The cheapest options are raisins, and they aren’t bad. Prunes are better (don’t be prejudiced against them), and almost as inexpensive. Dried apricots, mango, cranberries, blueberries, etc… are much pricier but IMHO, tastier. Get what your family likes, and what you can afford – or dry what you’ve got in abundance at your place. Don’t get anything with tons of added sugar – you want nutrients, not a sugar high here. Cranberries and blueberries have the most nutritional value of all your options, generally. You can use the dried fruit in breads and muffins, throw it into oatmeal and rice pudding, or just eat it plain.
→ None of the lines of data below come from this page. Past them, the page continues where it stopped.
--- config.mk ---
export PLATFORM = sky130hd
export DESIGN_NAME = per_xfer_ctrl_flat
export DESIGN_NICKNAME = d
export VERILOG_FILES = /design/src/rtl/per_xfer_ctrl_if.sv /design/src/rtl/per_xfer_ctrl.sv /design/src/flat_wrapper.sv
export SDC_FILE = /design/constraint.sdc
export NUM_CORES = 1
export LEC_CHECK = 0
export CAP_MARGIN = 20
export CORE_ASPECT_RATIO = 0.8
export CORE_UTILIZATION = 45
export CTS_BUF_LIST = sky130_fd_sc_hd__clkbuf_4 sky130_fd_sc_hd__clkbuf_8
export CTS_CLUSTER_DIAMETER = 40
export DETAILED_ROUTE_END_ITERATION = 12
export HOLD_SLACK_MARGIN = 0.05
export PLACE_DENSITY = 0.89
export SYNTH_ARGS = -nofsm -noshare
export SYNTH_HDL_FRONTEND = slang
export SYNTH_SLANG_ARGS = --single-unit
--- constraint.sdc ---
create_clock -name clk -period 4.3 [get_ports clk]
set_clock_uncertainty 0.05 [all_clocks]
set_input_delay 0.86 -clock clk [delete_from_list [all_inputs] [get_ports clk]]
set_output_delay 0.86 -clock clk [all_outputs]
set_load 0.05 [all_outputs]
--- src/rtl/per_xfer_ctrl_if.sv ---
// Serial peripheral bus between per_xfer_ctrl (master) and the attached peripheral (slave).
interface per_xfer_ctrl_if;
  logic sclk;
  logic cs_n;
  logic sdo;
  logic sdi;

  modport master (output sclk, output cs_n, output sdo, input sdi);
  modport slave  (input sclk, input cs_n, input sdo, output sdi);
endinterface

--- src/rtl/per_xfer_ctrl.sv ---
// Serial frame transfer controller: shifts {addr, data} out MSB first on a divided sclk.
// Optional read-back of sdi into rdata is enabled with macro PER_XFER_READBACK_EN.
module per_xfer_ctrl #(
  parameter int unsigned ADDR_BITS  = 8,
  parameter int unsigned DATA_WIDTH = 32,
  parameter int unsigned CLK_DIV    = 4
) (
  input  logic                  clk,
  input  logic                  reset,
  input  logic                  startbit,
  input  logic                  resetbit,
  input  logic                  it_enable,
  input  logic [DATA_WIDTH-1:0] per_addr,
  input  logic [DATA_WIDTH-1:0] per_data,
  input  logic                  irq_clr,
  per_xfer_ctrl_if.master       spi,
  output logic                  busy,
  output logic                  done,
  output logic                  irq,
  output logic [DATA_WIDTH-1:0] rdata
);

  localparam int unsigned FRAME = ADDR_BITS + DATA_WIDTH;
  localparam int unsigned CntW  = $clog2(FRAME);

  typedef enum logic [2:0] {StIdle, StSetup, StShift, StHold, StDone} state_e;

  state_e             state_q;
  logic               start_q;
  logic [7:0]         div_cnt_q;
  logic [CntW-1:0]    bit_cnt_q;
  logic [FRAME-1:0]   shreg_q;
  logic               sclk_q, cs_n_q, sdo_q, busy_q, done_q, irq_q;

  logic start_edge;
  logic div_last;
  logic unused_addr;

  assign start_edge  = startbit & ~start_q;
  assign div_last    = (div_cnt_q == 8'(CLK_DIV - 1));
  assign unused_addr = ^per_addr;

`ifdef PER_XFER_READBACK_EN
  logic [DATA_WIDTH-1:0] rdata_q;
  assign rdata = rdata_q;
`else
  logic unused_sdi;
  assign unused_sdi = spi.sdi;
  assign rdata      = '0;
`endif

  always_ff @(posedge clk or posedge reset) begin
    if (reset) begin
      state_q   <= StIdle;
      start_q   <= 1'b0;
      div_cnt_q <= '0;
      bit_cnt_q <= '0;
      shreg_q   <= '0;
      sclk_q    <= 1'b0;
      cs_n_q    <= 1'b1;
      sdo_q     <= 1'b0;
      busy_q    <= 1'b0;
      done_q    <= 1'b0;
      irq_q     <= 1'b0;
`ifdef PER_XFER_READBACK_EN
      rdata_q   <= '0;
`endif
    end else begin
      start_q <= startbit;
      done_q  <= 1'b0;
      if (resetbit) begin
        state_q   <= StIdle;
        div_cnt_q <= '0;
        sclk_q    <= 1'b0;
        cs_n_q    <= 1'b1;
        sdo_q     <= 1'b0;
        busy_q    <= 1'b0;
        irq_q     <= 1'b0;
      end else begin
        if (irq_clr) irq_q <= 1'b0;
        unique case (state_q)
          StIdle: begin
            if (start_edge) begin
              shreg_q   <= {per_addr[ADDR_BITS-1:0], per_data};
              sdo_q     <= per_addr[ADDR_BITS-1];
              cs_n_q    <= 1'b0;
              busy_q    <= 1'b1;
              div_cnt_q <= '0;
              state_q   <= StSetup;
            end
          end
          StSetup: begin
            if (div_last) begin
              div_cnt_q <= '0;
              bit_cnt_q <= CntW'(FRAME - 1);
              sdo_q     <= shreg_q[FRAME-1];
              state_q   <= StShift;
            end else begin
              div_cnt_q <= div_cnt_q + 8'd1;
            end
          end
          StShift: begin
            if (div_last) begin
              div_cnt_q <= '0;
              if (!sclk_q) begin
                sclk_q <= 1'b1;
`ifdef PER_XFER_READBACK_EN
                // Only the data part of the frame carries read-back bits.
                if (32'(bit_cnt_q) < DATA_WIDTH) rdata_q <= {rdata_q[DATA_WIDTH-2:0], spi.sdi};
`endif
              end else begin
                sclk_q <= 1'b0;
                if (bit_cnt_q == '0) begin
                  state_q <= StHold;
                end else begin
                  bit_cnt_q <= bit_cnt_q - 1'b1;
                  shreg_q   <= {shreg_q[FRAME-2:0], 1'b0};
                  sdo_q     <= shreg_q[FRAME-2];
                end
              end
            end else begin
              div_cnt_q <= div_cnt_q + 8'd1;
            end
          end
          StHold: begin
            if (div_last) begin
              div_cnt_q <= '0;
              busy_q    <= 1'b0;
              cs_n_q    <= 1'b1;
              sdo_q     <= 1'b0;
              done_q    <= 1'b1;
              state_q   <= StDone;
            end else begin
              div_cnt_q <= div_cnt_q + 8'd1;
            end
          end
          StDone: begin
            // Set is applied after the clear above so a coincident irq_clr loses.
            if (it_enable) irq_q <= 1'b1;
            state_q <= StIdle;
          end
          default: state_q <= StIdle;
        endcase
      end
    end
  end

  assign spi.sclk = sclk_q;
  assign spi.cs_n = cs_n_q;
  assign spi.sdo  = sdo_q;
  assign busy     = busy_q;
  assign done     = done_q;
  assign irq      = irq_q;

endmodule

--- src/flat_wrapper.sv ---
// flat-port wrapper written by rule: the top's interface ports become plain ports
module per_xfer_ctrl_flat 
#(
  parameter int unsigned ADDR_BITS  = 8,
  parameter int unsigned DATA_WIDTH = 32,
  parameter int unsigned CLK_DIV    = 4
)
  (clk, reset, startbit, resetbit, it_enable, per_addr, per_data, irq_clr, busy, done, irq, rdata, spi_sclk, spi_cs_n, spi_sdo, spi_sdi);
  per_xfer_ctrl_if spi_i ();
  input  logic clk;
  input  logic reset;
  input  logic startbit;
  input  logic resetbit;
  input  logic it_enable;
  input  logic [DATA_WIDTH-1:0] per_addr;
  input  logic [DATA_WIDTH-1:0] per_data;
  input  logic irq_clr;
  output logic busy;
  output logic done;
  output logic irq;
  output logic [DATA_WIDTH-1:0] rdata;
  output wire logic [$bits(spi_i.sclk)-1:0] spi_sclk;
  output wire logic [$bits(spi_i.cs_n)-1:0] spi_cs_n;
  output wire logic [$bits(spi_i.sdo)-1:0] spi_sdo;
  input wire logic [$bits(spi_i.sdi)-1:0] spi_sdi;
  assign spi_sclk = spi_i.sclk;
  assign spi_cs_n = spi_i.cs_n;
  assign spi_sdo = spi_i.sdo;
  assign spi_i.sdi = spi_sdi;
  per_xfer_ctrl #(.ADDR_BITS(ADDR_BITS), .DATA_WIDTH(DATA_WIDTH), .CLK_DIV(CLK_DIV)) u_core (.clk(clk), .reset(reset), .startbit(startbit), .resetbit(resetbit), .it_enable(it_enable), .per_addr(per_addr), .per_data(per_data), .irq_clr(irq_clr), .spi(spi_i), .busy(busy), .done(done), .irq(irq), .rdata(rdata));
endmodule
==> key figures <==
Floorplanning
  • DIE WIDTH: 104 um
  • Row count: 29
  • Initial core utilization: 46.8%
  • Die ar.: 8670 um^2
  • Num ports: 109
  • Die Height: 83.5 um
  • CORE AREA: 7980 um^2

Synthesis
  • Area share of the largest cell type after synthesis: 42.2%
  • Sequential-to-total area share from yosys stat: 42.9%
  • Yosys reg bits: 64
  • Synth cell types: 46
  • Synth top area cells: dfrtp_1, mux2i_1, o21ai_2
  • Synth Area in XOR/XNOR: 1.88%
  • Largest area contributor in the netlist: dfrtp_1
  • Multiplexer share of the synthesized area: 11.3%
  • Synth Warn #: 0
  • EDFF count, synth: 0
  • Ys async rst share: 100%
  • Post-Synth Adder-Cell Area: 1.01%
  • Synthesized area: 3730 um^2
  • Synthesized instance count: 348
  • Simple-gate area share of the yosys netlist: 14.1%
  • Largest family of logic cells by synthesized area: compound AO/OA/AOI/OAI gates
  • Compound-cell area share of the yosys netlist: 16.5%
  • Avg Cell Area, Syn: 10.7 um^2
  • Primary FF master, synth: dfrtp_1

CTS
  • CTS resizes: 0
  • Clock Latency Late Sink: 0.33 ns
  • CTS tree: built
  • Max Root-Sink Buffers: 2
  • Clock Sink Count: 64
  • Root Driver: clkbuf_8
  • Clock-pin slew on the worst setup and hold paths: 0.07 ns
  • Total CTS buffers: 9
  • # Post-CTS Setup Buffers: 0
  • CTS H-Tree Depth: 3
  • Hold-fix buffers at CTS: 0

Worst setup path
  • Worst Path Required: 4.51 ns
  • CP endpoint kind: register
  • Reg-to-reg critical path startpoint: u_core.bit_cnt_q[2]
  • R2R Path End: u_core.shreg_q[20]
  • Slowest cell on crit path: o22a_4
  • WS Path Type: input port to register
  • Worst R2R Path Depth: 6
  • Critical path's most frequent cell: buf_4
  • Slowest stage delay, CP: 0.65 ns
  • R2R Setup Slk: 1.69 ns
  • CP Max Fanout: 44
  • Cells along the critical path: clkdlybuf4s50_1 > buf_4 > nor2_1 > nand3_1 > o22a_4 > buf_4 > nand2_2 > o21ai_2
  • CP startpoint kind: input port
  • Worst path arrival time: 3.17 ns

Global route
  • Vias in the first global route: 2616
  • Global-route wire length before repair: 11.7 mm
  • GR Overflow Total: 0
  • Largest net degree at the start of global routing: 45
  • Initial antenna violation count: 0
  • Total Routing Usage GR: 16.7%

Placement
  • Placed Cells: 493
  • Port bufs: 51
  • DP HPWL: 4.86 mm
  • GP Congestion: 0.850

Run status
  • Status: completed

Cells and area
  • Layout Nets: 470
  • Share of cells above drive strength 1: 27.9%
  • # diodes: 0
  • FF+latch area: 1600 um^2
  • Non-Filler Instances: 509
  • Synth-to-layout area growth: 16.0%
  • Fillers: 702
  • Multi-input logic area: 1810 um^2

Hold path
  • Min-Delay Path Class: register to register
  • Count of cells along the worst hold path: 2
  • Hold endpoint: u_core.shreg_q[34]
  • Hold_sp: u_core.shreg_q[34]

Drt
  • Router iterations before antenna repair: 4
  • DR vias/cell: 5.06
  • Vias: 2576
  • Total Wirelength: 6.86 mm
  • Routed Antenna Nets: 0
  • DR iter-0 viols: 201
  • # DRC: 0
  • Avg WL per Cell: 13.5 um

Job
  • Max cap viols: 0

Pwr
  • Peak supply drop: 0.194 mV
  • Total Power: 1.59 mW
  • P per Cell Area: 367 nW/um^2
  • Lkg Pwr: 1.82 nW

STA
  • Final worst path period share: 68.9%
  • Actual slew at the worst max-slew pin: 0.767 ns
  • Max Fclk: 0.337 GHz
  • Pins Over Slew Limit: 0
  • RSZ-0062 raised after global routing: no
  • Hold Fails Final Rpt: 0
  • Minimum clock period after layout: 2.96 ns
  • Count of final setup violators: 0
  • Setup TNS: 0 ns
  • Relative slew slack: 48.8%
  • Worst hold slack: 0.431 ns
==> where the power goes <==
part	internal [mW]	switching [mW]	total (mW)
clock	0.311	0.221	0.532
combinational	0.126	0.187	0.313
sequential	0.685	0.0618	0.747
==> how the worst max path moves through the flow <==
stage          startpoint  cells past startpoint             endpoint  slack [ns]
2_1_floorplan       reset                      1  u_core.bit_cnt_q[0]        1.79
6_report         resetbit                      8   u_core.shreg_q[20]        1.34
3_3_place_gp     resetbit                      7   u_core.shreg_q[22]        1.03
3_5_place_dp     resetbit                      8   u_core.shreg_q[20]        0.97
4_1_cts          resetbit                      8   u_core.shreg_q[20]        1.32
5_1_grt          resetbit                      8   u_core.shreg_q[14]        1.18
==> cell usage after synthesis (all sizes together) (2+ instances only) <==
master / n
o22a: 2
a21oi: 7
or3: 2
inv: 9
nor2: 19
nand2: 49
nor3: 9
mux2i: 41
buf: 46
and3: 2
clkbuf: 4
xor2: 6
o21ba: 2
nand2b: 4
dfrtp: 63
ha: 3
o41ai: 2
o21ai: 50
nand3: 4
a22o: 2
xnor2: 2
o2111ai: 4
nor4: 2
==> registers in the layout, indices dropped and copies added, names as in the netlist <==
signal            flops
u_core.busy           1
u_core.spi.cs_n       1
u_core.spi.sclk       1
u_core.div_cnt_q      8
u_core.state_q        3
u_core.start_q        1
u_core.shreg_q       40
u_core.done           1
u_core.irq            1
u_core.spi.sdo        1
u_core.bit_cnt_q      6
==> cells by family (layout without fill, tap and decap cells) <==
| logic type | count (synthesis) | in the layout |
|---|---|---|
| and+or+nand+nor | 95 | 95 |
| AOI/OAI and AO/OA | 76 | 76 |
| DFF | 64 | 64 |
| buffers and inverters | 59 | 81 |
| muxes | 42 | 42 |
| xor gates and xnor gates | 8 | 8 |
| adders and majority gates | 3 | 3 |
| other | 1 | 32 |
==> critical path: cells and delay by family <==
family | cells | cell delay (ns)
buf+inv | 3 | 1.09
simple gates | 3 | 0.48
compound gates | 2 | 0.72
==> routing by layer <==
metal  global-route usage (%)  vias to the layer above  share of wire, %
met5                        0                        -                 0
met4                     4.55                        0              0.36
met3                     6.01                        4               4.6
met2                     28.1                       77                52
met1                     20.3                     1245                43
li1                         -                     1250                 -
==> placed cells by master (no fill, tap or decap), types with 3 or more instances in the layout <==
cell type,n
clkbuf_8,11
buf_4,5
ha_1,3
xor2_1,6
dfrtp_1,63
a21oi_1,7
nand3_1,4
nand2_2,40
nand2b_1,4
inv_1,8
nor2_1,19
o2111ai_1,4
o21ai_0,10
conb_1,32
o21ai_2,40
mux2i_1,41
nor3_1,8
nand2_1,9
clkdlybuf4s50_1,51
==> stage by stage <==
stage / utilization, % / setup WS, ns / cell area [um^2]
floorplan: - / 1.79 / 3850
global placement: 51.7 / 1.03 / 4130
detailed placement: 51.7 / 0.966 / 4130
CTS: 54.3 / 1.32 / 4330
global route: 54.3 / 1.18 / 4330
finish: 54.3 / 1.34 / 4330
==> final cells by class <==
class	instances	share of cell area, %
clock buffer	13	3.84
sequential	64	37.0
inverter	9	0.779
tap	108	3.12
clock inverter	3	0.924
multi-input combinational	256	41.7
timing repair buffer	56	12.6
Note: power is estimated with default switching activity, not from simulation.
On to vegetables. This is a little harder, since most of us may not eat a lot of canned vegetables. We’ve been told that they aren’t as nutrious as fresh ones, and if you are eating fresh from your garden, this is undoubtably true. If you are eating conventional supermarket produce, picked underripe a week ago, waxed, sprayed, and shipped for five days, before sitting the supermarket for several more, that may not be true, actually.
While sprouts are a good source of fresh veggies and should also be part of your storage (more about this next time), few people actually eat sprouts in huge quantities. So you will want to add some preserved vegetables to your list – you can can your own, or buy supermarket ones, or dehydrate greens. Right now, there’s tons of nettle, dandelion and other greens out there to be preserved. But for the sake of this discussion, let’s assume you are going to buy supermarket veggies for whatever reason.
My recommendations are two things. First, canned mustard or turnip greens. These are fairly innocuous, and the liquid they are canned in is extremely nutritious – it will have most of the vitamins. Thus, you can add it to soup stock, or even mix it in small quantities into juice or tang or whatever. The greens are finely chopped and inoffensive (unfortunately, that’s the best you can say for them, but this puts them well ahead of most canned vegetables), and can easily be mixed into rice and beans or other dishes.
Second, I’d recommend canned pumpkin or sweet potatoes. This is highly nutritious, delicious and dense – you can add it to rice or other grains and with an egg make fritters, you can add it to breads to add moisture and sweetness, make desserts with it, including delicious pancakes and puddings. High in vitamin A, this, combined with the greens, will make sure your diet is reasonably nutrious. Again, you’ll get better flavor and nutrition if you grow your own and preserve them by root cellaring or home canning or dehydrating, but the supermarket options are pretty tolerable if you are just getting started.
As for our non-food item, this week you are going to pick up multi-vitamins. You can endure all sorts of diets if you have a basic multivitamin to cover you from major deficiencies. Don’t just get them for the kids – get them for adults too. If you are pregnant or nursing, pick up an extra package of prenatals. If you have children, get an age appropriate vitamin. If you rely on other vitamins, now is a good time to pick up and extra package if you can afford it as well.